• Supplied entries:
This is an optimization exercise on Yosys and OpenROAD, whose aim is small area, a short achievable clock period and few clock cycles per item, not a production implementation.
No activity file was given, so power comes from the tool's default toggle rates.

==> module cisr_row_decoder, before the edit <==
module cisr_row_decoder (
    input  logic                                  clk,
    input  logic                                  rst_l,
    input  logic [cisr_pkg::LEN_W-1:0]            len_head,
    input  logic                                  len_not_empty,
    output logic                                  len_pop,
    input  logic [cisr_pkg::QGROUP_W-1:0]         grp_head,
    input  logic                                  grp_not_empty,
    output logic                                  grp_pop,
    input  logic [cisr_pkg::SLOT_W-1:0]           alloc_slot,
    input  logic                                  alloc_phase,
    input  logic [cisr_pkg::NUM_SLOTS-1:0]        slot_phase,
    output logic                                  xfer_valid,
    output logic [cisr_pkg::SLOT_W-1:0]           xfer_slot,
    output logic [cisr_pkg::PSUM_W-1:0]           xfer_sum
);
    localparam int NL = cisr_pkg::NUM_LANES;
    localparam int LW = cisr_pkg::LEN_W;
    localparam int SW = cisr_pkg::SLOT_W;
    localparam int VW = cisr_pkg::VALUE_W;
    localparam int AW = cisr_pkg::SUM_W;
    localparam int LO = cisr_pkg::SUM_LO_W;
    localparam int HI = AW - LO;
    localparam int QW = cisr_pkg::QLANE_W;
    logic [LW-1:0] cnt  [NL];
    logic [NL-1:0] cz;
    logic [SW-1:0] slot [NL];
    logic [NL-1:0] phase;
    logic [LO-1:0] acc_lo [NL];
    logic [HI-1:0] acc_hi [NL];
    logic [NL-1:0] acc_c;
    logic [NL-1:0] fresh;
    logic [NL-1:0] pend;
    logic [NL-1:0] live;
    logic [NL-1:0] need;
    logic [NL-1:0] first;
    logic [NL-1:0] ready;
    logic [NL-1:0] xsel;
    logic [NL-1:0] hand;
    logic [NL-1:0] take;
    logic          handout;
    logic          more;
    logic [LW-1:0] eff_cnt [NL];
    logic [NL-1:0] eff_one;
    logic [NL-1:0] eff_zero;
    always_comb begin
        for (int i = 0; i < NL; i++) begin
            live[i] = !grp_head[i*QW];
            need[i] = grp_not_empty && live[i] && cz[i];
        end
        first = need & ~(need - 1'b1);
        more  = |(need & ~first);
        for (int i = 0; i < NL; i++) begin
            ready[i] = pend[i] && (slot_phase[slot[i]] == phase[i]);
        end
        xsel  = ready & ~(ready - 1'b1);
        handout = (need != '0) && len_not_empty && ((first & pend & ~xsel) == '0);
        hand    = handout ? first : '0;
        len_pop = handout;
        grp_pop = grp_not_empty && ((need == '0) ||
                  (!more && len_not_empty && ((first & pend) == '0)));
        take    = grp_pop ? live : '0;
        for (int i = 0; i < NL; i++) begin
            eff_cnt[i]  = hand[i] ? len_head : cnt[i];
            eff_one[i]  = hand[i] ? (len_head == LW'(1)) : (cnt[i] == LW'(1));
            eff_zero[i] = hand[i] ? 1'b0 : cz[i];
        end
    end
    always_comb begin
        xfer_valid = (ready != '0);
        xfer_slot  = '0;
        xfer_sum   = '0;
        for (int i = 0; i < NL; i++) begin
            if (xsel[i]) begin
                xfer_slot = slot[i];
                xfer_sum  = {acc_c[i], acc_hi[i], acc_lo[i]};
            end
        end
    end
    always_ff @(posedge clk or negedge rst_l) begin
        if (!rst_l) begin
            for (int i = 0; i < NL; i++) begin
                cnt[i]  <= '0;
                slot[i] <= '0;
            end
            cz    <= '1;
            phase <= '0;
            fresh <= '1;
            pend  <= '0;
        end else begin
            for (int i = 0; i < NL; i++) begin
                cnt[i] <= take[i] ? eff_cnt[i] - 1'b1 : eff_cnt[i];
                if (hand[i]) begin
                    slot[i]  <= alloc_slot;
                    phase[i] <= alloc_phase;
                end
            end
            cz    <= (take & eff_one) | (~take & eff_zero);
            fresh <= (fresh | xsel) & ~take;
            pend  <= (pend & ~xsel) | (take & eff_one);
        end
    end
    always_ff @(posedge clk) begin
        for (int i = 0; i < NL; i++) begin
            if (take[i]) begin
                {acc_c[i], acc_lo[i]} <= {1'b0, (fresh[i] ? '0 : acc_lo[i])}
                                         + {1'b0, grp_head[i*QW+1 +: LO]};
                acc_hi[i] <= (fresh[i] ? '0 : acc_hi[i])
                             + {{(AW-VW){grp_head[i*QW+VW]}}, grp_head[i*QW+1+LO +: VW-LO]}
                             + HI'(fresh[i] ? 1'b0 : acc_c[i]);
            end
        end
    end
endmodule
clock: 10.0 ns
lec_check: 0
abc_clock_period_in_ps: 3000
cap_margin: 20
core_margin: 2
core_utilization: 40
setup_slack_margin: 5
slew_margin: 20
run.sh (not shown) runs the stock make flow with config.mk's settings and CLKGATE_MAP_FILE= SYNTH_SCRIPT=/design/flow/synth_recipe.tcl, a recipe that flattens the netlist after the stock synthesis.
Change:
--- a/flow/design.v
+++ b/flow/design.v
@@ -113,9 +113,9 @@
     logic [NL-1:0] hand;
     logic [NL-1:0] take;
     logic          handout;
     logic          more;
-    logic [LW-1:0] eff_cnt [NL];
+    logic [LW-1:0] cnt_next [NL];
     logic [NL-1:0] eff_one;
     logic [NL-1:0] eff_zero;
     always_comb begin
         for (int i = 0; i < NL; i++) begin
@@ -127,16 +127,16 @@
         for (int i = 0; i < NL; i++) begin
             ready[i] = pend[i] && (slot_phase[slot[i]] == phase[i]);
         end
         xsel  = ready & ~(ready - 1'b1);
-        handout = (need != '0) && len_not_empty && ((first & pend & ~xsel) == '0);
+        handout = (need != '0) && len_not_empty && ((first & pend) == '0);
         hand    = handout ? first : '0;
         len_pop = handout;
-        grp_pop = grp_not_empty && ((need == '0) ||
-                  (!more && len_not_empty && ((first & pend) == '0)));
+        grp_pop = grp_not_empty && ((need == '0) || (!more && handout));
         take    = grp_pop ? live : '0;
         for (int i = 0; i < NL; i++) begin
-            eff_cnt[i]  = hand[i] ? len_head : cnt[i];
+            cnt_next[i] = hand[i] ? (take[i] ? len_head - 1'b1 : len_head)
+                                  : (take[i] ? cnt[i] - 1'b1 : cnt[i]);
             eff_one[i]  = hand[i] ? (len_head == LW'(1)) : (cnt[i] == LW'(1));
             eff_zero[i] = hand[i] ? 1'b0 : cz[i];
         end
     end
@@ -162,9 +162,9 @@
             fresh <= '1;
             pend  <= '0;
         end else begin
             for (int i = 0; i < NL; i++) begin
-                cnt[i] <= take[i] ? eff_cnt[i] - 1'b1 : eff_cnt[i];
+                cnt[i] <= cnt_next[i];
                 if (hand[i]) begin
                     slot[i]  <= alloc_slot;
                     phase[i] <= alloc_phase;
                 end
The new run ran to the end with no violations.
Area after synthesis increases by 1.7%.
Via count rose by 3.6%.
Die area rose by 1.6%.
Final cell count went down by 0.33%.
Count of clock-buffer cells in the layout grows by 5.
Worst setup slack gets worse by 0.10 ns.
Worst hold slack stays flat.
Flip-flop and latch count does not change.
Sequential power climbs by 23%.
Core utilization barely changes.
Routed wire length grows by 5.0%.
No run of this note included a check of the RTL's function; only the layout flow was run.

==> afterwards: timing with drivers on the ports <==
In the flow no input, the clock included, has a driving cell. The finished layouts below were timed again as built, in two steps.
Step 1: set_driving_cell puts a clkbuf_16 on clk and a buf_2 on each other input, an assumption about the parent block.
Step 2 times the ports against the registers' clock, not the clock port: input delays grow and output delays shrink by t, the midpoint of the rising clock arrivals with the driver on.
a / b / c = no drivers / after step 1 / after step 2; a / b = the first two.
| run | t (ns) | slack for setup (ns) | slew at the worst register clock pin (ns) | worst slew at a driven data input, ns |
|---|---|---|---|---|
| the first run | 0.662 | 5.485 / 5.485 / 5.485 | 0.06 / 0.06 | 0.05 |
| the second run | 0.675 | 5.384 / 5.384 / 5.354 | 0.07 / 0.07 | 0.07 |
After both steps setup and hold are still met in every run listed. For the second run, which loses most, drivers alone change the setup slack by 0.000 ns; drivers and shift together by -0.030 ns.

==

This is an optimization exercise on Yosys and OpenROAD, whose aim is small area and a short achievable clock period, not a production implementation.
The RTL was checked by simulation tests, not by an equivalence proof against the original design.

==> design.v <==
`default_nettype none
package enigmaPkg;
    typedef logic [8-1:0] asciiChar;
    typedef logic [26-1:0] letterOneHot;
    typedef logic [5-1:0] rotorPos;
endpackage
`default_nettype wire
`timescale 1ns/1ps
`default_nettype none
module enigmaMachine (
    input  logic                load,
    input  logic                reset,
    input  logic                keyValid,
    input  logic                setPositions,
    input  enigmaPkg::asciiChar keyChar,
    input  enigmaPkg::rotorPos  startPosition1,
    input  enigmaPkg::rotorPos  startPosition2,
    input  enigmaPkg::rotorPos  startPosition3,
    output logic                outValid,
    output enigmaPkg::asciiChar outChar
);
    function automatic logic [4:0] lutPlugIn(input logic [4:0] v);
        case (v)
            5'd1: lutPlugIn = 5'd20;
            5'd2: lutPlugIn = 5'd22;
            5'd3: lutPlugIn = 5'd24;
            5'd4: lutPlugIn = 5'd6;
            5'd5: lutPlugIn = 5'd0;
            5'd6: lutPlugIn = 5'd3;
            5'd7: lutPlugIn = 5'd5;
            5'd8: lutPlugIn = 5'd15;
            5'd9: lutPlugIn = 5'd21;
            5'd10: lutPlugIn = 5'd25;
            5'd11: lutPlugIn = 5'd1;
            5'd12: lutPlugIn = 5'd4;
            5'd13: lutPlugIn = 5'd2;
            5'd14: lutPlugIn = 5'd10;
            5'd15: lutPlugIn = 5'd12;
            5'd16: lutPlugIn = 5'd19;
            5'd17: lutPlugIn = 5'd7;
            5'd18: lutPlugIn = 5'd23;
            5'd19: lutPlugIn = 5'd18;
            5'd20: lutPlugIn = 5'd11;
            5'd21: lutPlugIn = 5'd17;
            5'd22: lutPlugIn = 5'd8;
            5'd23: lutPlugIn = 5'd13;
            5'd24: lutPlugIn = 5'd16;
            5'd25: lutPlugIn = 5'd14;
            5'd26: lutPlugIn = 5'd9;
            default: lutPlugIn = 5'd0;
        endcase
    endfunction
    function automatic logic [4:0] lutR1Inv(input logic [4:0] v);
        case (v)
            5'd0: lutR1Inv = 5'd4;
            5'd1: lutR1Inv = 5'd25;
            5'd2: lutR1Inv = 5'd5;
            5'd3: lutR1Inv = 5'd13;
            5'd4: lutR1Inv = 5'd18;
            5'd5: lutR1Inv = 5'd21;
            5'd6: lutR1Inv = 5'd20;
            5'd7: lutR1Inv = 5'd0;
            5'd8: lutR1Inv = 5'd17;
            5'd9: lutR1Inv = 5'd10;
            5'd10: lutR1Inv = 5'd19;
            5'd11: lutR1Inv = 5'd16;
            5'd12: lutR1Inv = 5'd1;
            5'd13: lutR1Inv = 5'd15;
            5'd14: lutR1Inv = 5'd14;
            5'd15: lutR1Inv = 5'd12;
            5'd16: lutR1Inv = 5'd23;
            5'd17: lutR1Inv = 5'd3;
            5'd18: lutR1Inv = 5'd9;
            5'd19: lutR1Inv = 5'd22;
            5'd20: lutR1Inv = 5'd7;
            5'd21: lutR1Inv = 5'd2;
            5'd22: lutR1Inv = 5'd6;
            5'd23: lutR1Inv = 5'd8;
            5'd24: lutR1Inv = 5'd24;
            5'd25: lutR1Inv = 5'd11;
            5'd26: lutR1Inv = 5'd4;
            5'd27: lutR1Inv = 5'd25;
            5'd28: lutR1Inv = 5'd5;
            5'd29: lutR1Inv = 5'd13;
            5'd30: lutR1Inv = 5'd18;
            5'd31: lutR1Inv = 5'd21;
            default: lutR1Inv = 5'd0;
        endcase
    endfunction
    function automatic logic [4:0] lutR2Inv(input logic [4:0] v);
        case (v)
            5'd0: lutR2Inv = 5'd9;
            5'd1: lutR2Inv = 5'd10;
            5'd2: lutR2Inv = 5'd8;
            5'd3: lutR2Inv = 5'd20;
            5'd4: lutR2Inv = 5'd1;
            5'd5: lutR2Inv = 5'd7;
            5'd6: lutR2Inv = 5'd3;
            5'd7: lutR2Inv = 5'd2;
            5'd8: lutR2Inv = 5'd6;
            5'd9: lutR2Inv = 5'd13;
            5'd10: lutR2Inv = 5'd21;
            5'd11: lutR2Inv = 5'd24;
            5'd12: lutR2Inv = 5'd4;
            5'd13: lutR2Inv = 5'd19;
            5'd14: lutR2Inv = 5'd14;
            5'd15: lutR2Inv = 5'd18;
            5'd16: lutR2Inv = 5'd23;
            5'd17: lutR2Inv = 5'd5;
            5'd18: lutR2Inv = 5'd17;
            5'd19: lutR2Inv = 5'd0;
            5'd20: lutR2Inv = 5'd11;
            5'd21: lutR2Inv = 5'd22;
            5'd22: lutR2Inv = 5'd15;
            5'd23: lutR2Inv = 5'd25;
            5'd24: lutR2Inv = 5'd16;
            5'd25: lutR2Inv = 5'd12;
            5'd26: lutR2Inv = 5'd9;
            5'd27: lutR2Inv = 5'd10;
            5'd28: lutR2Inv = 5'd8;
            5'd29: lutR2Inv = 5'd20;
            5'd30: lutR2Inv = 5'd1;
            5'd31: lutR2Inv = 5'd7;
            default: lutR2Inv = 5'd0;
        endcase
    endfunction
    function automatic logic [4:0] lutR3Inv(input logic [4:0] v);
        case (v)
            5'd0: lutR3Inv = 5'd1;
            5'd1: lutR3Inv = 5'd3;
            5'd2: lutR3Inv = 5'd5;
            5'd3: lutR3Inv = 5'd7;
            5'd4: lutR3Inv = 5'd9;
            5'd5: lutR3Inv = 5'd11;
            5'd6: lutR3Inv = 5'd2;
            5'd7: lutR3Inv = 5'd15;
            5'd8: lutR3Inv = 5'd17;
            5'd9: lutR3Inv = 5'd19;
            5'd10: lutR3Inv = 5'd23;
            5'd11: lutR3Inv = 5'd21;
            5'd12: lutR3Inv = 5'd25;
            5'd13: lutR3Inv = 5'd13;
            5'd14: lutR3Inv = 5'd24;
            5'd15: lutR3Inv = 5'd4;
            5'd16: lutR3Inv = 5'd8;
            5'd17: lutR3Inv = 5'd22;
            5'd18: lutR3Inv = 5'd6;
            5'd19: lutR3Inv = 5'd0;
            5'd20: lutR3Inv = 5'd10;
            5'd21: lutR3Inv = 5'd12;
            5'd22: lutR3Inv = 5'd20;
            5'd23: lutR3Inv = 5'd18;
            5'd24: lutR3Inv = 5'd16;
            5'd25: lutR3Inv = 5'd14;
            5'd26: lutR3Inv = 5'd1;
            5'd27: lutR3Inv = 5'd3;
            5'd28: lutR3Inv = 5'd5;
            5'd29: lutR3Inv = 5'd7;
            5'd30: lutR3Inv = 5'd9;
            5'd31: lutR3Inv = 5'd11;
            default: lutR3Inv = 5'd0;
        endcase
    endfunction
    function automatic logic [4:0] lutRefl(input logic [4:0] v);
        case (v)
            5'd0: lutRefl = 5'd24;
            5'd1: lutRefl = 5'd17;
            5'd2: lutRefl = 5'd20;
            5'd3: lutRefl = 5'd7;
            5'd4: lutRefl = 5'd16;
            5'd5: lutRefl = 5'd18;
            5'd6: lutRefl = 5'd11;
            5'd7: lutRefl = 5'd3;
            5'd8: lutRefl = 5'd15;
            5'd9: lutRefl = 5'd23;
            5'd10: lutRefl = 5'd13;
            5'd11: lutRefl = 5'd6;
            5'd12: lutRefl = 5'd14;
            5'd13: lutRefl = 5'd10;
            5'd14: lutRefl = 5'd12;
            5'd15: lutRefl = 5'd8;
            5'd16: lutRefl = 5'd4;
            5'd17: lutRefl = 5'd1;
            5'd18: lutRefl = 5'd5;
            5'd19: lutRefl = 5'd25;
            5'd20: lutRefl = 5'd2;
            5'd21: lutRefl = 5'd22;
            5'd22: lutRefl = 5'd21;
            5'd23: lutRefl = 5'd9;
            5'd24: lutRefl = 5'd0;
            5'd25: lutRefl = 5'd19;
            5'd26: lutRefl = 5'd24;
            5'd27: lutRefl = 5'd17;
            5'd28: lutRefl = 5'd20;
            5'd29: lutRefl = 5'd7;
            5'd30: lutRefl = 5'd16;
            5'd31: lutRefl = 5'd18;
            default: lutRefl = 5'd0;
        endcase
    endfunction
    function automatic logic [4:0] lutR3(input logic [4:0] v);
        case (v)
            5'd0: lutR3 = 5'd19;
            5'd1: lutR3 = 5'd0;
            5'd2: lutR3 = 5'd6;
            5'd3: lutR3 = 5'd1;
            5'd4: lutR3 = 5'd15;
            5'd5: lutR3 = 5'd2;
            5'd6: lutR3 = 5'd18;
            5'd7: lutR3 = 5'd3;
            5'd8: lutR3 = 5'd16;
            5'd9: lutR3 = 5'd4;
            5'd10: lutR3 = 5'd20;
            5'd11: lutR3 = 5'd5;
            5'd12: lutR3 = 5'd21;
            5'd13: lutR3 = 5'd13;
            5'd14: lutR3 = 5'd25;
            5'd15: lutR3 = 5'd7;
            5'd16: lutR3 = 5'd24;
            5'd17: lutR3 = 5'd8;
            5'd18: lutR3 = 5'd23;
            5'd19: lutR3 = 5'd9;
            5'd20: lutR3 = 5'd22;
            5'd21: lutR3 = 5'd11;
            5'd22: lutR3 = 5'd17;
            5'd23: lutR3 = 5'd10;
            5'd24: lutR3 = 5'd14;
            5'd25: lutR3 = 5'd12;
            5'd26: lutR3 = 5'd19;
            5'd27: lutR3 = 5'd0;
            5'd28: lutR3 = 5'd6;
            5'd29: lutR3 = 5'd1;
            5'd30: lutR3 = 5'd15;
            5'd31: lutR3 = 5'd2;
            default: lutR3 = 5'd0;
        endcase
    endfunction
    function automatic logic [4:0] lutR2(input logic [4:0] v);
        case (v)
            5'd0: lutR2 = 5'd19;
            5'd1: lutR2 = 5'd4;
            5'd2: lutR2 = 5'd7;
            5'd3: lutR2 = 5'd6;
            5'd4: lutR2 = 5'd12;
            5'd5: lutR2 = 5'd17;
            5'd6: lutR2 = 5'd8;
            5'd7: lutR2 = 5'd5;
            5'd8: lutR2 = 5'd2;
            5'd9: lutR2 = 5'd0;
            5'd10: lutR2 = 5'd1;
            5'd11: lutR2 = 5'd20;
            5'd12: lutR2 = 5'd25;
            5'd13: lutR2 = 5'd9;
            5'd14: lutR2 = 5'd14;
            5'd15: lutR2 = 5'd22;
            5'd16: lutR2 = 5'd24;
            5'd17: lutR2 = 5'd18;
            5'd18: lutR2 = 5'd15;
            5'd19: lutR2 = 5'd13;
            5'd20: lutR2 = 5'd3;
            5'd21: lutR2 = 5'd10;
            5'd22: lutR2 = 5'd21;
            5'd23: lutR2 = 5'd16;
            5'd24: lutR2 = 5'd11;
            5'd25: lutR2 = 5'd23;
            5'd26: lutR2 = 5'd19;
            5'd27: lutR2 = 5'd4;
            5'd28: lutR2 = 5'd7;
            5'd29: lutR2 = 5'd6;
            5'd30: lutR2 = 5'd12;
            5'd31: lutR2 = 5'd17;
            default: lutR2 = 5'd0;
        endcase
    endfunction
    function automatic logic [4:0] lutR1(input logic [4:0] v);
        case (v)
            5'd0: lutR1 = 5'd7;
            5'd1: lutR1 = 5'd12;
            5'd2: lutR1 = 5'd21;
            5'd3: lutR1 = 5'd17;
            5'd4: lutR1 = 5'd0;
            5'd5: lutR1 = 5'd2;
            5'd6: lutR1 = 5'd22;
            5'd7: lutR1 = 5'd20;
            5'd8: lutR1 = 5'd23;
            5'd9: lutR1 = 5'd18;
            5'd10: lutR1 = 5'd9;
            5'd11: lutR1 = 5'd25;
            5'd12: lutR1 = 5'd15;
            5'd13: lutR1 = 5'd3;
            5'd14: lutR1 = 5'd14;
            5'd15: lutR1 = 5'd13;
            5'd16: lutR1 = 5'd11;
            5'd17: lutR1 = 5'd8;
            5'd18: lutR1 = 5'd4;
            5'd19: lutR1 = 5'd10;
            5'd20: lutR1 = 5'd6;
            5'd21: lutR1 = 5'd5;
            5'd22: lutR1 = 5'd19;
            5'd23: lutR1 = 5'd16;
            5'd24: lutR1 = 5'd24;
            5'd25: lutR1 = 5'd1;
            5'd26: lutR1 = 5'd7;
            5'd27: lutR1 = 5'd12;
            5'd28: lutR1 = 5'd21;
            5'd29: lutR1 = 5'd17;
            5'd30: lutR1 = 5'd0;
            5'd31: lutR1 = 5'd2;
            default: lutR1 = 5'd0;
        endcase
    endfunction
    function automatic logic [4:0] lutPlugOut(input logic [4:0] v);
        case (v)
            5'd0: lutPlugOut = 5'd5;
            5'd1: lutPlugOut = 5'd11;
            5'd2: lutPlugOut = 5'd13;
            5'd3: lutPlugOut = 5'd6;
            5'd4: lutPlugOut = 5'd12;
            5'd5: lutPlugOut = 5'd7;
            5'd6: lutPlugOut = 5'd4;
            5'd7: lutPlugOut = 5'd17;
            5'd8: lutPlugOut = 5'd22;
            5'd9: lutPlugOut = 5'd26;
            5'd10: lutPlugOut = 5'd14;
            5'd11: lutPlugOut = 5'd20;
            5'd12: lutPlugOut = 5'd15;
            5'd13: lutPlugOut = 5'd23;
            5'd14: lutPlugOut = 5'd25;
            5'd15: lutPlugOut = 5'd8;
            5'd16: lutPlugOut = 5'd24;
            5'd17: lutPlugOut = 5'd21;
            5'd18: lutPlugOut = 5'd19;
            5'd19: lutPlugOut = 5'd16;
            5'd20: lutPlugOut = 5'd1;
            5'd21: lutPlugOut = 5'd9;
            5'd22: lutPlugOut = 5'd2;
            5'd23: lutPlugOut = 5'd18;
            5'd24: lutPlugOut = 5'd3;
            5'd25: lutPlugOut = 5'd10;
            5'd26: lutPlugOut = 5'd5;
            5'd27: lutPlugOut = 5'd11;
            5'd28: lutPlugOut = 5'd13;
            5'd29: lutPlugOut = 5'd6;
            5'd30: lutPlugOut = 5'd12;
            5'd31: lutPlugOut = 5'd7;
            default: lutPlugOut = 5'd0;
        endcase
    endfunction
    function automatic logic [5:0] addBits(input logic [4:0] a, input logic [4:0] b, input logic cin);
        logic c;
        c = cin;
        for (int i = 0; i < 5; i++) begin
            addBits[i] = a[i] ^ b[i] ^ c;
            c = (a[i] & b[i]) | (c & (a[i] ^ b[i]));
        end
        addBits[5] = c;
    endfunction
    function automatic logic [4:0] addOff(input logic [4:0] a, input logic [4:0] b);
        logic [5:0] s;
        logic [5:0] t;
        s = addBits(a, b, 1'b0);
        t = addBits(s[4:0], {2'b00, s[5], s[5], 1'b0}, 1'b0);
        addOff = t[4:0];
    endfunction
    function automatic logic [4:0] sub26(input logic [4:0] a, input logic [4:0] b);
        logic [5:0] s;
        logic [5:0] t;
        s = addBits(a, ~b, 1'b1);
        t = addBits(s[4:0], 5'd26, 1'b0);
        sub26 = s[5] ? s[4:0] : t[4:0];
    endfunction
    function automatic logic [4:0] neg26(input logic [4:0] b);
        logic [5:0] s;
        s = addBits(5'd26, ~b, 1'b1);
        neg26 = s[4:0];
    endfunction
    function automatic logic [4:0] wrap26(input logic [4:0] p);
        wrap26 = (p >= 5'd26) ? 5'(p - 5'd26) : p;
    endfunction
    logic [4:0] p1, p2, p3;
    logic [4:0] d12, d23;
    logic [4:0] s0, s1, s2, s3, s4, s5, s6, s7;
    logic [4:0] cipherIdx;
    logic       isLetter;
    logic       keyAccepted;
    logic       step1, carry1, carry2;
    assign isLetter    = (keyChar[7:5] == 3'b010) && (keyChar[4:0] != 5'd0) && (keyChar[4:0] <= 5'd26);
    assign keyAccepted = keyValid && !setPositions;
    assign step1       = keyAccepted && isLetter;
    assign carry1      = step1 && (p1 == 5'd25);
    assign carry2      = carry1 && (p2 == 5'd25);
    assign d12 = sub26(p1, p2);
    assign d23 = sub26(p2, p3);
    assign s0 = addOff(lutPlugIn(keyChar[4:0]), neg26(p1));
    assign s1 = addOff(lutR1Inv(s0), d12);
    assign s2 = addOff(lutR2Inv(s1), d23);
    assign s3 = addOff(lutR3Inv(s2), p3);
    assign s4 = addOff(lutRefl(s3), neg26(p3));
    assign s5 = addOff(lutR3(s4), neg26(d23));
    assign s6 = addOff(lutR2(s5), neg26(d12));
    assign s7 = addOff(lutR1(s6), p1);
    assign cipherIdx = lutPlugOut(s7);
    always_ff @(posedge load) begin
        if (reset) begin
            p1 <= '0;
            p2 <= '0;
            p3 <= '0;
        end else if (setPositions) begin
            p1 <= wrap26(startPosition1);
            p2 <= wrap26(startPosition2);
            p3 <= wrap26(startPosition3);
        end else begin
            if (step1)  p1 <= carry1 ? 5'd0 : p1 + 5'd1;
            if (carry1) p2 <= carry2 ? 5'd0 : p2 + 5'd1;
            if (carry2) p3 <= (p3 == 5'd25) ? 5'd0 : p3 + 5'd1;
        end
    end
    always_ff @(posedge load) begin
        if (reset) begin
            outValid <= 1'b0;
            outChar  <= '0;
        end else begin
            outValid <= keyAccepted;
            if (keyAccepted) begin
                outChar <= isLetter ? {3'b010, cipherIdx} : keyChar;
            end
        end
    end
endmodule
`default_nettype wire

• Instructions for the task:
Print the lines above from the one with "5'd6: lutR1 = 5'd22;" through the one with "5'd26: lutR1 = 5'd7;", both included, exactly as written and nothing more.

• Task answer:
            5'd6: lutR1 = 5'd22;
            5'd7: lutR1 = 5'd20;
            5'd8: lutR1 = 5'd23;
            5'd9: lutR1 = 5'd18;
            5'd10: lutR1 = 5'd9;
            5'd11: lutR1 = 5'd25;
            5'd12: lutR1 = 5'd15;
            5'd13: lutR1 = 5'd3;
            5'd14: lutR1 = 5'd14;
            5'd15: lutR1 = 5'd13;
            5'd16: lutR1 = 5'd11;
            5'd17: lutR1 = 5'd8;
            5'd18: lutR1 = 5'd4;
            5'd19: lutR1 = 5'd10;
            5'd20: lutR1 = 5'd6;
            5'd21: lutR1 = 5'd5;
            5'd22: lutR1 = 5'd19;
            5'd23: lutR1 = 5'd16;
            5'd24: lutR1 = 5'd24;
            5'd25: lutR1 = 5'd1;
            5'd26: lutR1 = 5'd7;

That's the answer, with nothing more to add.